Laser shock dynamic compaction of tungsten carbide reinforced-aluminum matrix (WCp/Al) composites

Abstract

Laser impact can generate high-strain impact loads. On this basis, a laser impact dynamic compaction (DC) of the tungsten carbide particles (WCp)/Al composite powder with large differences in stiffness and plasticity was performed in this study. Then, the influences of laser energy and WCp content on relative density (actual density/theoretical density), mechanical properties, and microstructure of the pressed billet surface, damage surface, and cross section of the Al matrix composites (WCp/Al) were analyzed. Along with the analysis of the high-strain compaction process, the spread of shock wave process in the compacted billets and the densification behavior of the powder compacts were evaluated via 2D multiparticle finite element method (MPFEM). Results showed that relative density of the compacted billets tended to increase and then decrease with the rise in of WCp content (5%, 10%, 15%, and 20%). In the DC of the composite powder by the laser impact, the pore filling was mainly filled by plastic deformation of the relatively soft Al particles, and the hard WCp did not undergo plastic deformation due to its high strength.

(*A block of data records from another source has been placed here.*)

[src/rtl/rx_udp_pkg.sv]
// Shared types and header layout for the receive-side UDP layer.
package rx_udp_pkg;

  typedef enum logic [1:0] {IDLE, HEADER, DATA, DROP} state_t;

  localparam int unsigned UDP_HDR_BYTES = 8;
  localparam int unsigned HDR_W         = 8 * UDP_HDR_BYTES;

  localparam int unsigned SRC_OFF  = 0;
  localparam int unsigned DST_OFF  = 2;
  localparam int unsigned LEN_OFF  = 4;
  localparam int unsigned CSUM_OFF = 6;

  // Extract a big-endian 16-bit field starting at byte offset off.
  function automatic logic [15:0] hdr_field(input logic [HDR_W-1:0] hdr, input int unsigned off);
    return 16'(hdr >> (HDR_W - 16 - 8 * off));
  endfunction

endpackage

[src/rtl/axis_out_reg.sv]
// One-entry AXI-Stream output register: full throughput, holds its payload while stalled.
module axis_out_reg #(
  parameter int unsigned DATA_W = 8
) (
  input  logic              clk,
  input  logic              rst,
  input  logic [DATA_W-1:0] in_data,
  input  logic              in_valid,
  input  logic              in_last,
  input  logic              in_user,
  output logic              in_ready_c,
  output logic [DATA_W-1:0] out_data,
  output logic              out_valid,
  output logic              out_last,
  output logic              out_user,
  input  logic              out_ready
);

  assign in_ready_c = !out_valid || out_ready;

  always_ff @(posedge clk) begin
    if (rst) begin
      out_data  <= '1;
      out_valid <= 1'b0;
      out_last  <= 1'b0;
      out_user  <= 1'b0;
    end else if (in_ready_c) begin
      out_valid <= in_valid;
      if (in_valid) begin
        out_data <= in_data;
        out_last <= in_last;
        out_user <= in_user;
      end else begin
        out_last <= 1'b0;
        out_user <= 1'b0;
      end
    end
  end

endmodule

A composite powder compact with high relative density was successfully prepared with a WCp content of 10% at 1800 mJ of laser energy. The eventual relative density reached 97.72%, and the overall microhardness increased by approximately 23.25%. The 2D MPFEM simulations could sufficiently predict the dynamic mechanical response in the DC by the laser impact and depict the strain and stress variation patterns at the particle-scale level. Finally, the densification mechanism of the composite powder billets was investigated. The simulation results pertaining to the relationship between the final laser energy and relative density were in significant agreement with the experimental results.